Japan’s Nikkei 225 Stock Average rose 0.2 percent and the Topix Index was up 0.1 percent. The nation’s quarterly Tankan index was minus 1 in June from minus 4 in March, the central bank said today. Economists surveyed by Bloomberg News expected a reading of minus 4, and a negative number means pessimists outnumber optimists.
South Korea’s Kospi index increased 0.1 percent after data yesterday showed exports in June snapped three months of declines. Australia’s S&P/ASX 200 Index rose 1.2 percent. China’s Shanghai Composite Index slid 0.2 percent, even as two stocks gained for every one that fell. The Hong Kong market is closed today for a holiday.

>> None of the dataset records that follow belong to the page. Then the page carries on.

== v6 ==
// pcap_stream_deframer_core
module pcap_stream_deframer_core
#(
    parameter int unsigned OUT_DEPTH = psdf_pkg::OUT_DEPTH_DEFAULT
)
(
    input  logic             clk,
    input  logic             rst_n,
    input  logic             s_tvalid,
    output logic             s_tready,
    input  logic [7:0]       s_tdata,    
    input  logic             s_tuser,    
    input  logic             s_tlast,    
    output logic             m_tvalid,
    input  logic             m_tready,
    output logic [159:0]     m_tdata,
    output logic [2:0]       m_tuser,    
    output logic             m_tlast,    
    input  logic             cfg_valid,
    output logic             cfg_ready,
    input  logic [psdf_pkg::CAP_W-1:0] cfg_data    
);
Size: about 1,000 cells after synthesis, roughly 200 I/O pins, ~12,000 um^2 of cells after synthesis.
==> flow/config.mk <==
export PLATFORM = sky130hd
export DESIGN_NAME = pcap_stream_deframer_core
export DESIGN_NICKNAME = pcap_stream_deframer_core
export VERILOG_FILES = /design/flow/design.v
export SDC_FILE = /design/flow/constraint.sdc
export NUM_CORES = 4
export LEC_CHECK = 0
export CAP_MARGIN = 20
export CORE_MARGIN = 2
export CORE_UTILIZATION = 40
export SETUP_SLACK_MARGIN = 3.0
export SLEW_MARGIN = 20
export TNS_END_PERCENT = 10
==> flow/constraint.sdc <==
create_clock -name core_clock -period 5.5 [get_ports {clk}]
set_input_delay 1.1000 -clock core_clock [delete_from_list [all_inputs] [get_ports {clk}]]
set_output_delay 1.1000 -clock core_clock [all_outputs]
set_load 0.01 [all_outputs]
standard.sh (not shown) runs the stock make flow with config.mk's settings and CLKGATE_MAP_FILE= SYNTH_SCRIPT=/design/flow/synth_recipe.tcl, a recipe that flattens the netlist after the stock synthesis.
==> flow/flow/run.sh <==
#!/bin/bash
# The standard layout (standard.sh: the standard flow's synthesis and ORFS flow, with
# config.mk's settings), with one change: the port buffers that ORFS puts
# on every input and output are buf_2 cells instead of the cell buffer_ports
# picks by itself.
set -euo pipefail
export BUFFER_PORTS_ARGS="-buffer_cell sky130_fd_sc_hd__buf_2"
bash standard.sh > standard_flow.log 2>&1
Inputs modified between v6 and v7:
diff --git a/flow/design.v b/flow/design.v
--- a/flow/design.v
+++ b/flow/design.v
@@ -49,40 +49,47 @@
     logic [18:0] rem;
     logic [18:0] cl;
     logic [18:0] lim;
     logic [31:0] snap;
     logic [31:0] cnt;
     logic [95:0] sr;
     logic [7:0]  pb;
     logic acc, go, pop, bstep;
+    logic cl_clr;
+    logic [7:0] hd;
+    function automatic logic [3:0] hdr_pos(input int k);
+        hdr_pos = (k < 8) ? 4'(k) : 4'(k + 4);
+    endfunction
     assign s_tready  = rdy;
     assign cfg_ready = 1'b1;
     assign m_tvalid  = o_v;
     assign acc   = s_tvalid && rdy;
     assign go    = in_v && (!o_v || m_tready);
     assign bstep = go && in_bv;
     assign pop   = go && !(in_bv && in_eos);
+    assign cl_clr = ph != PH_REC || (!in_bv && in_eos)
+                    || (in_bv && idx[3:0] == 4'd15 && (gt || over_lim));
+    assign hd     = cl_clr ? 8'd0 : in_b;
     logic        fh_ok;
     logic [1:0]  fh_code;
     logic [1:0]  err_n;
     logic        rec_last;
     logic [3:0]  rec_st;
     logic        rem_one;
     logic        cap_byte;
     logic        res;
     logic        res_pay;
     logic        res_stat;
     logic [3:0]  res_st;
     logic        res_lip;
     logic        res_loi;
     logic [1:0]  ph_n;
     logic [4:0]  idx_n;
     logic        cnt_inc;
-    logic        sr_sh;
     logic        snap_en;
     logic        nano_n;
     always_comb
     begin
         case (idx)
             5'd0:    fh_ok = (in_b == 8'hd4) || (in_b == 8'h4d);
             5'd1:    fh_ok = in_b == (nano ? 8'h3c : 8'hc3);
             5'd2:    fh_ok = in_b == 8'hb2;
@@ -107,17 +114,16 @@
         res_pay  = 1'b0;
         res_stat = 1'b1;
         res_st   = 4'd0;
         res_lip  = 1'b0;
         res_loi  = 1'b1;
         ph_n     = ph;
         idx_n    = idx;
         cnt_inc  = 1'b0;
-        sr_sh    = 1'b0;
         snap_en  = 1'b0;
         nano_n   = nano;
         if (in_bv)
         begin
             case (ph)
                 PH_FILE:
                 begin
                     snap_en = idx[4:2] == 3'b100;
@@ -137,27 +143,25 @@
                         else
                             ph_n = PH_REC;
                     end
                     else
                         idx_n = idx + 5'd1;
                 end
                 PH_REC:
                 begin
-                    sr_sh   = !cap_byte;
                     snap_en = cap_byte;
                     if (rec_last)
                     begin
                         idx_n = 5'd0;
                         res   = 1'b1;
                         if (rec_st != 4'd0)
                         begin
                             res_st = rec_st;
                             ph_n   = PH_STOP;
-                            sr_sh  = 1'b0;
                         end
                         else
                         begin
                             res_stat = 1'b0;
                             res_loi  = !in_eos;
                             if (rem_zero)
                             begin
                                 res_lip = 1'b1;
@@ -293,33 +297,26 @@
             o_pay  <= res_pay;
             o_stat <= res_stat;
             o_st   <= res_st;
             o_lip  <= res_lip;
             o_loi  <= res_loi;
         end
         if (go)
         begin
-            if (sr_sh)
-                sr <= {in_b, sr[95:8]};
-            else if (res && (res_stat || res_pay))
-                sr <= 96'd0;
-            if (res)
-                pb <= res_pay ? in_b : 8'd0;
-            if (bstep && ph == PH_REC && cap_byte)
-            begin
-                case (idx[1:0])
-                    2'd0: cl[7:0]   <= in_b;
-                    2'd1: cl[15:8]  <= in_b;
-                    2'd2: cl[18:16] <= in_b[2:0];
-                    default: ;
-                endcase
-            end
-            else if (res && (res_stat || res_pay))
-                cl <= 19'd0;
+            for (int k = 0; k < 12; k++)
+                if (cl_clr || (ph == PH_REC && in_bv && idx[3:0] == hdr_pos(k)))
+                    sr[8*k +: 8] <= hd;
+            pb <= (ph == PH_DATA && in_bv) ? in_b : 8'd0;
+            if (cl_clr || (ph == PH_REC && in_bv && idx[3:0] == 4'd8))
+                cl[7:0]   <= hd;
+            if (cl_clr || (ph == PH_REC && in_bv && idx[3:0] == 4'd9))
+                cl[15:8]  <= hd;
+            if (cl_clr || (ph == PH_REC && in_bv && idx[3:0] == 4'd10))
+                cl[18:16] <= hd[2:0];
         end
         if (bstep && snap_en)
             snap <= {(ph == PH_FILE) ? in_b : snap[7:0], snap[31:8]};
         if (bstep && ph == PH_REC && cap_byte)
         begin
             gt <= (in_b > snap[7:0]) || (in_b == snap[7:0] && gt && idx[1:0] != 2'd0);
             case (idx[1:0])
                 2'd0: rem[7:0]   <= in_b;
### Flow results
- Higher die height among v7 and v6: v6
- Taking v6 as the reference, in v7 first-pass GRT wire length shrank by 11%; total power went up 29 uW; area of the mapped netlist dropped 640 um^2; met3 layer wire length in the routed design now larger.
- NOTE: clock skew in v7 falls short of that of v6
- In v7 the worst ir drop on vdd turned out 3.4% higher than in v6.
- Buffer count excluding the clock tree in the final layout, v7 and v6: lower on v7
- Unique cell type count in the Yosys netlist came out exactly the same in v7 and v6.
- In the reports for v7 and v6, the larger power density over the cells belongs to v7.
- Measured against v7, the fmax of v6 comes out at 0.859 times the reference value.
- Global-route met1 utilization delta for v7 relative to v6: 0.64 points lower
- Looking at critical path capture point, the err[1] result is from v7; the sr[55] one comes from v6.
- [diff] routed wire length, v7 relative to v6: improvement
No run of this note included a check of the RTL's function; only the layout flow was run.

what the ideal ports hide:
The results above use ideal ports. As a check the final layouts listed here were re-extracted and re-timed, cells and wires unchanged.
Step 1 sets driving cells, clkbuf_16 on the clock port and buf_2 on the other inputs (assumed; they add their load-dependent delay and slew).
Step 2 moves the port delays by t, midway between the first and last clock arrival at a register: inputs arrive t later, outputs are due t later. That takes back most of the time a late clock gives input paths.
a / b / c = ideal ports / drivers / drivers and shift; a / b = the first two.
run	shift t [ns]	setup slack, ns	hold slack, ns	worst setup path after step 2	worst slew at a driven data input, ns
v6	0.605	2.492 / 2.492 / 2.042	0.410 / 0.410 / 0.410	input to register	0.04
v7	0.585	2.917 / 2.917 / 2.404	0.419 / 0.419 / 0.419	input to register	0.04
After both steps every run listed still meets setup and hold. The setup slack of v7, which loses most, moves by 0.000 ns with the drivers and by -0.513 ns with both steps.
From an optimization exercise on the open Yosys and OpenROAD flow, aimed at small area and a short achievable clock period; shortcuts taken in it are not production practice. At most, simulation tests tie the RTL to the original design; equivalence was not proved.

Setup of the previous run:
Design ex_unit, start of the top module:
module ex_unit (
    input  logic        clk,
    input  logic        reset_i,
    input  logic        issue_valid_i,
    input  logic [31:0] issue_pc_i,
    input  logic [31:0] issue_inst_i,
    input  logic [31:0] issue_rs1_i,
    input  logic [31:0] issue_rs2_i,
    output logic        wb_we_o,
    output logic [4:0]  wb_rd_o,
    output logic [31:0] wb_data_o,
    output logic        jump_flag_o,
    output logic [31:0] jump_addr_o
);
    ex_top u_top (
        .clk(clk), .reset_i(reset_i), .valid_i(issue_valid_i), .pc_i(issue_pc_i),
        .inst_i(issue_inst_i), .rs1_i(issue_rs1_i), .rs2_i(issue_rs2_i),
        .wb_we_o(wb_we_o), .wb_rd_o(wb_rd_o), .wb_data_o(wb_data_o),
        .jump_flag_o(jump_flag_o), .jump_addr_o(jump_addr_o)
    );
endmodule
Size: roughly 1200 cells after synthesis, about 190 flip-flops, about 200 I/O pins, about 0.011 sq mm of cells after synthesis.
==> module ex_decode, before the edit <==
module ex_decode (
    input  logic        clk,
    input  logic        reset_i,
    input  logic        valid_i,
    input  logic [31:0] pc_i,
    input  logic [31:0] inst_i,
    input  logic [31:0] rs1_i,
    input  logic [31:0] rs2_i,
    output logic [31:0] x_o,       
    output logic [31:0] y_o,       
    output logic [31:0] pc_o,      
    output logic        cin_o,     
    output logic        s_add_o,   
    output logic        s_sr_o,
    output logic        s_sl_o,
    output logic        s_p_o,
    output logic        s_g_o,
    output logic        s_slt_o,
    output logic        s_sltu_o,
    output logic        s_link_o,
    output logic        arith_o,
    output logic        we_o,
    output logic [4:0]  rd_o,
    output logic        jmp_o,     
    output logic        br_o,      
    output logic        ceq_o,     
    output logic        cu_o,      
    output logic        neg_o,     
    output logic        eq_o,      
    output logic        lt_o,      
    output logic        ltu_o,     
    output logic        bit0_o     
);
    logic [6:0] opc;
    logic [2:0] f3;
    logic       alt;
    logic       ok;
    logic       is_op, is_opimm, is_alu, is_lui, is_auipc, is_jal, is_jalr, is_br;
    logic       f_add, f_sub, f_sll, f_slt, f_sltu, f_xor, f_sr, f_or, f_and;
    logic       inv;
    logic       eq, lt, ltu;
    logic [31:0] imm_i, imm_u, imm_b, imm_j;
    logic [31:0] rs1_rev;
    logic [31:0] x_d, y_d;
    assign opc = inst_i[6:0];
    assign f3  = inst_i[14:12];
    assign alt = inst_i[30];
    assign ok  = valid_i & ~reset_i;
    assign is_op    = opc == ex_pkg::op_reg;
    assign is_opimm = opc == ex_pkg::op_imm;
    assign is_alu   = is_op | is_opimm;
    assign is_lui   = opc == ex_pkg::op_lui;
    assign is_auipc = opc == ex_pkg::op_auipc;
    assign is_jal   = opc == ex_pkg::op_jal;
    assign is_jalr  = (opc == ex_pkg::op_jalr) & (f3 == 3'b000);
    assign is_br    = (opc == ex_pkg::op_branch) & (f3[2:1] != 2'b01);
    assign f_sub  = is_op & (f3 == 3'b000) & alt;
    assign f_add  = is_alu & (f3 == 3'b000) & ~f_sub;
    assign f_sll  = is_alu & (f3 == 3'b001);
    assign f_slt  = is_alu & (f3 == 3'b010);
    assign f_sltu = is_alu & (f3 == 3'b011);
    assign f_xor  = is_alu & (f3 == 3'b100);
    assign f_sr   = is_alu & (f3 == 3'b101);
    assign f_or   = is_alu & (f3 == 3'b110);
    assign f_and  = is_alu & (f3 == 3'b111);
    assign inv    = f_sub | f_slt | f_sltu;
    assign imm_i = {{20{inst_i[31]}}, inst_i[31:20]};
    assign imm_u = {inst_i[31:12], 12'b0};
    assign imm_b = {{20{inst_i[31]}}, inst_i[7], inst_i[30:25], inst_i[11:8], 1'b0};
    assign imm_j = {{12{inst_i[31]}}, inst_i[19:12], inst_i[20], inst_i[30:21], 1'b0};
    always_comb begin
        for (int i = 0; i < 32; i++) rs1_rev[i] = rs1_i[31-i];
    end
    assign x_d = ({32{(is_alu & ~f_sll) | is_jalr}} & rs1_i)
               | ({32{f_sll}} & rs1_rev)
               | ({32{is_auipc | is_jal | is_br}} & pc_i);
    assign y_d = ({32{is_op}} & rs2_i)
               | ({32{is_opimm | is_jalr}} & imm_i)
               | ({32{is_lui | is_auipc}} & imm_u)
               | ({32{is_br}} & imm_b)
               | ({32{is_jal}} & imm_j);
    logic [30:0] cl, ce;
    logic        e31;
    always_comb begin
        cl = ~rs1_i[30:0] & rs2_i[30:0];
        ce = ~(rs1_i[30:0] ^ rs2_i[30:0]);
        for (int s = 1; s < 32; s = s * 2) begin
            for (int i = 0; i + s < 31; i = i + 2 * s) begin
                cl[i] = cl[i+s] | (ce[i+s] & cl[i]);
                ce[i] = ce[i+s] & ce[i];
            end
        end
    end
    assign e31 = ~(rs1_i[31] ^ rs2_i[31]);
    assign eq  = e31 & ce[0];
    assign ltu = (~rs1_i[31] & rs2_i[31]) | (e31 & cl[0]);
    assign lt  = (rs1_i[31] & ~rs2_i[31]) | (e31 & cl[0]);
    always_ff @(posedge clk) begin
        x_o      <= x_d;
        y_o      <= y_d ^ {32{inv}};
        pc_o     <= pc_i;
        cin_o    <= inv;
        s_add_o  <= ok & (f_add | f_sub | is_lui | is_auipc);
        s_sr_o   <= ok & f_sr;
        s_sl_o   <= ok & f_sll;
        s_p_o    <= ok & (f_xor | f_or);
        s_g_o    <= ok & (f_and | f_or);
        s_slt_o  <= ok & f_slt;
        s_sltu_o <= ok & f_sltu;
        s_link_o <= ok & (is_jal | is_jalr);
        arith_o  <= alt & ~f_sll;
        we_o     <= ok & (is_alu | is_lui | is_auipc | is_jal | is_jalr);
        rd_o     <= inst_i[11:7] & {5{ok & (is_alu | is_lui | is_auipc | is_jal | is_jalr)}};
        jmp_o    <= ok & (is_jal | is_jalr);
        br_o     <= ok & is_br;
        ceq_o    <= ~f3[2];
        cu_o     <= f3[1];
        neg_o    <= f3[0];
        eq_o     <= eq;
        lt_o     <= lt;
        ltu_o    <= ltu;
        bit0_o   <= ~is_jalr;
    end
endmodule
What follows belongs to an exercise in optimizing a design on an open flow for small area and few clock cycles per item; a production flow would make more cautious choices. At most, simulation tests tie the RTL to the original design; equivalence was not proved.

v7:
==> flow/design.v (excerpt) <==
module barrel_math_pipe #(
  parameter int H_RES   = 1080,
  parameter int V_RES   = 960,
  parameter int COORD_W = 12,
  parameter int FRAC_W  = 3,
  parameter int K_SHIFT = 24
) (
  input  logic               clk,
  input  logic               reset,
  input  logic               gen_en,
  input  logic [1:0]         mode,
  input  logic [15:0]        k_coef,
  output logic [31:0]        tIn_tdata,
  output logic               tIn_tvalid,
  input  logic               tIn_tready,
  input  logic [31:0]        tOut_tdata,
  input  logic               tOut_tvalid,
  output logic               tOut_tready,
  output logic [31:0]        rCin_tdata,
  output logic [15:0]        rPin_tdata,
  output logic               rCin_tvalid,
  output logic               rPin_tvalid,
  input  logic               rCin_tready,
  input  logic               rPin_tready,
  input  logic [31:0]        rOut_tdata,
  input  logic               rOut_tvalid,
  output logic               rOut_tready,
  output logic [COORD_W-1:0] xOut,
  output logic [COORD_W-1:0] yOut,
  output logic               addr_vld,
  input  logic               mem_ready,
  output logic               clipped,
  output logic               frame_done
);
  logic signed [10:0] gx;
  logic signed [9:0]  gy;
  logic               gen_hs, last_col, last_row;
  assign gen_hs    = tIn_tvalid & tIn_tready;
  assign last_col  = (gx == 11'sd539);
  assign last_row  = (gy == -10'sd479);
  assign tIn_tdata = {{3{gy[9]}}, gy, 3'b000, {2{gx[10]}}, gx, 3'b000};
  always_ff @(posedge clk) begin
    if (reset) begin
      gx         <= -11'sd540;
      gy         <= 10'sd480;
      tIn_tvalid <= 1'b0;
      frame_done <= 1'b0;
    end else begin
      frame_done <= gen_hs & last_col & last_row;
      if (!tIn_tvalid || tIn_tready) tIn_tvalid <= gen_en;
      if (gen_hs) begin
        if (last_col) begin
          gx <= -11'sd540;
          gy <= last_row ? 10'sd480 : gy - 10'sd1;
        end else begin
          gx <= gx + 11'sd1;
        end
      end
    end
  end
  logic        en;
  logic        va, vb;
  logic [15:0] ra, pha, ka, rb, phb;
  logic [1:0]  ma;
  logic [31:2] sqa;
  logic [14:0] scb;
  logic [31:0] sq_n, sq;
  logic [47:0] prod;
  ...
Settings: LEC_CHECK=0, CAP_MARGIN=20, CORE_MARGIN=2, CORE_UTILIZATION=60, PLACE_DENSITY=0.75, SLEW_MARGIN=20, SYNTH_HIERARCHICAL=1, SYNTH_MINIMUM_KEEP_SIZE=0; clock period 9.0 ns.
standard.sh (not shown) runs the stock make flow with config.mk's settings and CLKGATE_MAP_FILE= SYNTH_SCRIPT=/design/flow/synth_recipe.tcl, a recipe that flattens the netlist after the stock synthesis.
==> flow/flow/run.sh <==
#!/bin/bash
# Standard layout with smaller port buffers and a clock tree of smaller buffers, without
# dummy loads. Each ORFS step keeps its own log under orfs/logs/; make's output goes to
# flow_make.log.
set -euo pipefail
bash standard.sh \
  'BUFFER_PORTS_ARGS=-buffer_cell sky130_fd_sc_hd__buf_1' \
  'CTS_ARGS=-sink_clustering_enable -sink_clustering_size 12 -repair_clock_nets -dont_use_dummy_load -buf_list sky130_fd_sc_hd__clkbuf_8' \
  finish > flow_make.log 2>&1
> inputs changed (v7 -> v45)
- a change of PLACE_DENSITY from 0.75 to 0.8
- a change of CORE_UTILIZATION from 60 to 40
--- a/flow/flow/run.sh
+++ b/flow/flow/run.sh
@@ -8 +8 @@
-  'CTS_ARGS=-sink_clustering_enable -sink_clustering_size 12 -repair_clock_nets -dont_use_dummy_load -buf_list sky130_fd_sc_hd__clkbuf_8' \
+  'CTS_ARGS=-sink_clustering_enable -repair_clock_nets -dont_use_dummy_load -buf_list {sky130_fd_sc_hd__clkbuf_4 sky130_fd_sc_hd__clkbuf_8}' \
- v45 ended with more length of routed wiring on met1 than v7.
- Worst clock skew on the final layout: v45 vs v7 up 19 ps
- Looking at startpoint-to-endpoint class of the critical path, the reg2out result is from v7; the reg2reg one comes from v45.
- The more densely filled core belongs to v7, not v45.
- Summary: with v7 as the reference, global-route wire length before repair in v45 moved down slightly.
- From v45 to v7, post-synthesis cell count did not move at all.
- v7 and v45 ended up with nearly the same maximum frequency from static timing analysis.
Changes in v48 relative to v45:
- CORE_UTILIZATION: 40 -> 70
- PLACE_DENSITY: 0.8 -> 0.85
==> comparison <==
- Worst setup slack, v45 and v48: higher on v48
- Area added between synthesis and finish: v45 and v48 compared, lower one is v48
- Between v45 and v48, the delay of the slowest cell on the worst path is higher for v48.
Function was not checked in any run of this note: the RTL went through the layout flow alone.


barrel_math_pipe, a different RTL version from the one above (not shown whole).
Size: about 2,600 cells after synthesis, roughly 180 flip-flops, roughly 200 I/O pins.
export LEC_CHECK = 0
export CAP_MARGIN = 20
export CORE_MARGIN = 2
export CORE_UTILIZATION = 70
export PLACE_DENSITY = 0.85
export SLEW_MARGIN = 20
export SYNTH_HIERARCHICAL = 1
export SYNTH_MINIMUM_KEEP_SIZE = 0
create_clock -name core_clock -period 9.0 [get_ports {clk}]
==> flow/flow/run.sh <==
#!/bin/bash
# Standard layout with smaller port buffers and a clock tree of smaller buffers, without
# dummy loads. Each ORFS step keeps its own log under orfs/logs/; make's output goes to
# flow_make.log.
set -euo pipefail
bash standard.sh \
  'BUFFER_PORTS_ARGS=-buffer_cell sky130_fd_sc_hd__buf_1' \
  'CTS_ARGS=-sink_clustering_enable -sink_clustering_size 12 -repair_clock_nets -dont_use_dummy_load -buf_list sky130_fd_sc_hd__clkbuf_8' \
  finish > flow_make.log 2>&1
Testbench counts at the start, summed over its fixed seeds: cycles 16,016, items 16,000.
Rerun with:
--- a/flow/flow/run.sh
+++ b/flow/flow/run.sh
@@ -6 +6 @@
-bash standard.sh \
+GPL_KEEP_OVERFLOW=0 bash standard.sh \
Settings changed: CAP_MARGIN 20 to 10, SLEW_MARGIN 20 to 10.
Effect: The new run completed with no timing, DRC or antenna violations; register-to-register slack improved by 60 ps; routed wire length went up by 4.2%; sequential share of layout area went down by 0.31 points; cell area went up by 1.8%.
Rerun with:
Settings changed: CAP_MARGIN 10 to 20, SLEW_MARGIN 10 to 20.
Worst setup slack gets worse by 9.5 ps. Wire length falls by 3.0%. Synthesized cell count is unchanged. Final area is lower by 1.7%. Area after synthesis does not change. Via count came out lower by about 2.4%. Worst hold slack gets worse by 9.6 ps. Final cell count fell by 1.1%. Global-route usage came out lower by 0.49 points. Clock skew went down by 11 ps.
Rerun with:
--- a/flow/flow/run.sh
+++ b/flow/flow/run.sh
@@ -6 +6 @@
-GPL_KEEP_OVERFLOW=0 bash standard.sh \
+bash standard.sh \
Settings changed: CORE_UTILIZATION 70 to 60, PLACE_DENSITY 0.85 to 0.75.
Result:
- The new run finished with timing, DRC and antenna clean
- register-to-register slack improves by 110 ps
- worst hold slack is better by 14 ps
- wire length went down by 2.9%
- count of clock-buffer cells in the layout does not change
- setup slack gets better by 56 ps
- via count came out lower by 3.2%
- clock skew is higher by 4.5 ps

-- static timing again, ports no longer ideal --
In the flow no input, the clock included, has a driving cell. The finished layouts below were timed again as built, in two steps.
Step 1 (the two cells are an assumption about what drives the block):
set clk [get_ports {clk}]
set_driving_cell -lib_cell sky130_fd_sc_hd__clkbuf_16 $clk
set_driving_cell -lib_cell sky130_fd_sc_hd__buf_2 [delete_from_list [all_inputs] $clk]
Step 2 moves the port delays by t, midway between the first and last clock arrival at a register: inputs arrive t later, outputs are due t later. That takes back most of the time a late clock gives input paths.
Three values: no drivers, after step 1, after step 2; two values: the first two.
run | t (ns) | setup WS [ns] | hold WS [ns]
v7 | 0.520 | 0.412 / 0.369 / 0.467 | 0.404 / 0.404 / 0.404
v45 | 0.565 | 0.419 / 0.419 / 0.419 | 0.405 / 0.405 / 0.405
v48 | 0.543 | 0.528 / 0.472 / 0.657 | 0.390 / 0.390 / 0.390
the first run of note 2 | 0.516 | 0.284 / 0.284 / 0.284 | 0.392 / 0.392 / 0.392
the second run of note 2 | 0.519 | 0.296 / 0.251 / 0.342 | 0.409 / 0.409 / 0.409
the third run of note 2 | 0.521 | 0.286 / 0.241 / 0.347 | 0.399 / 0.399 / 0.399
the fourth run of note 2 | 0.548 | 0.342 / 0.296 / 0.459 | 0.413 / 0.413 / 0.413
After both steps every run listed still meets setup and hold.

China’s PMI fell to 50.2 in June from 50.4 in May, the Beijing-based National Bureau of Statistics and China Federation of Logistics and Purchasing reported yesterday. That compares with the 49.9 median estimate in survey of 24 economists. A final PMI reading for June by HSBC Holdings Plc and Markit Economics today was better than a preliminary level published last month.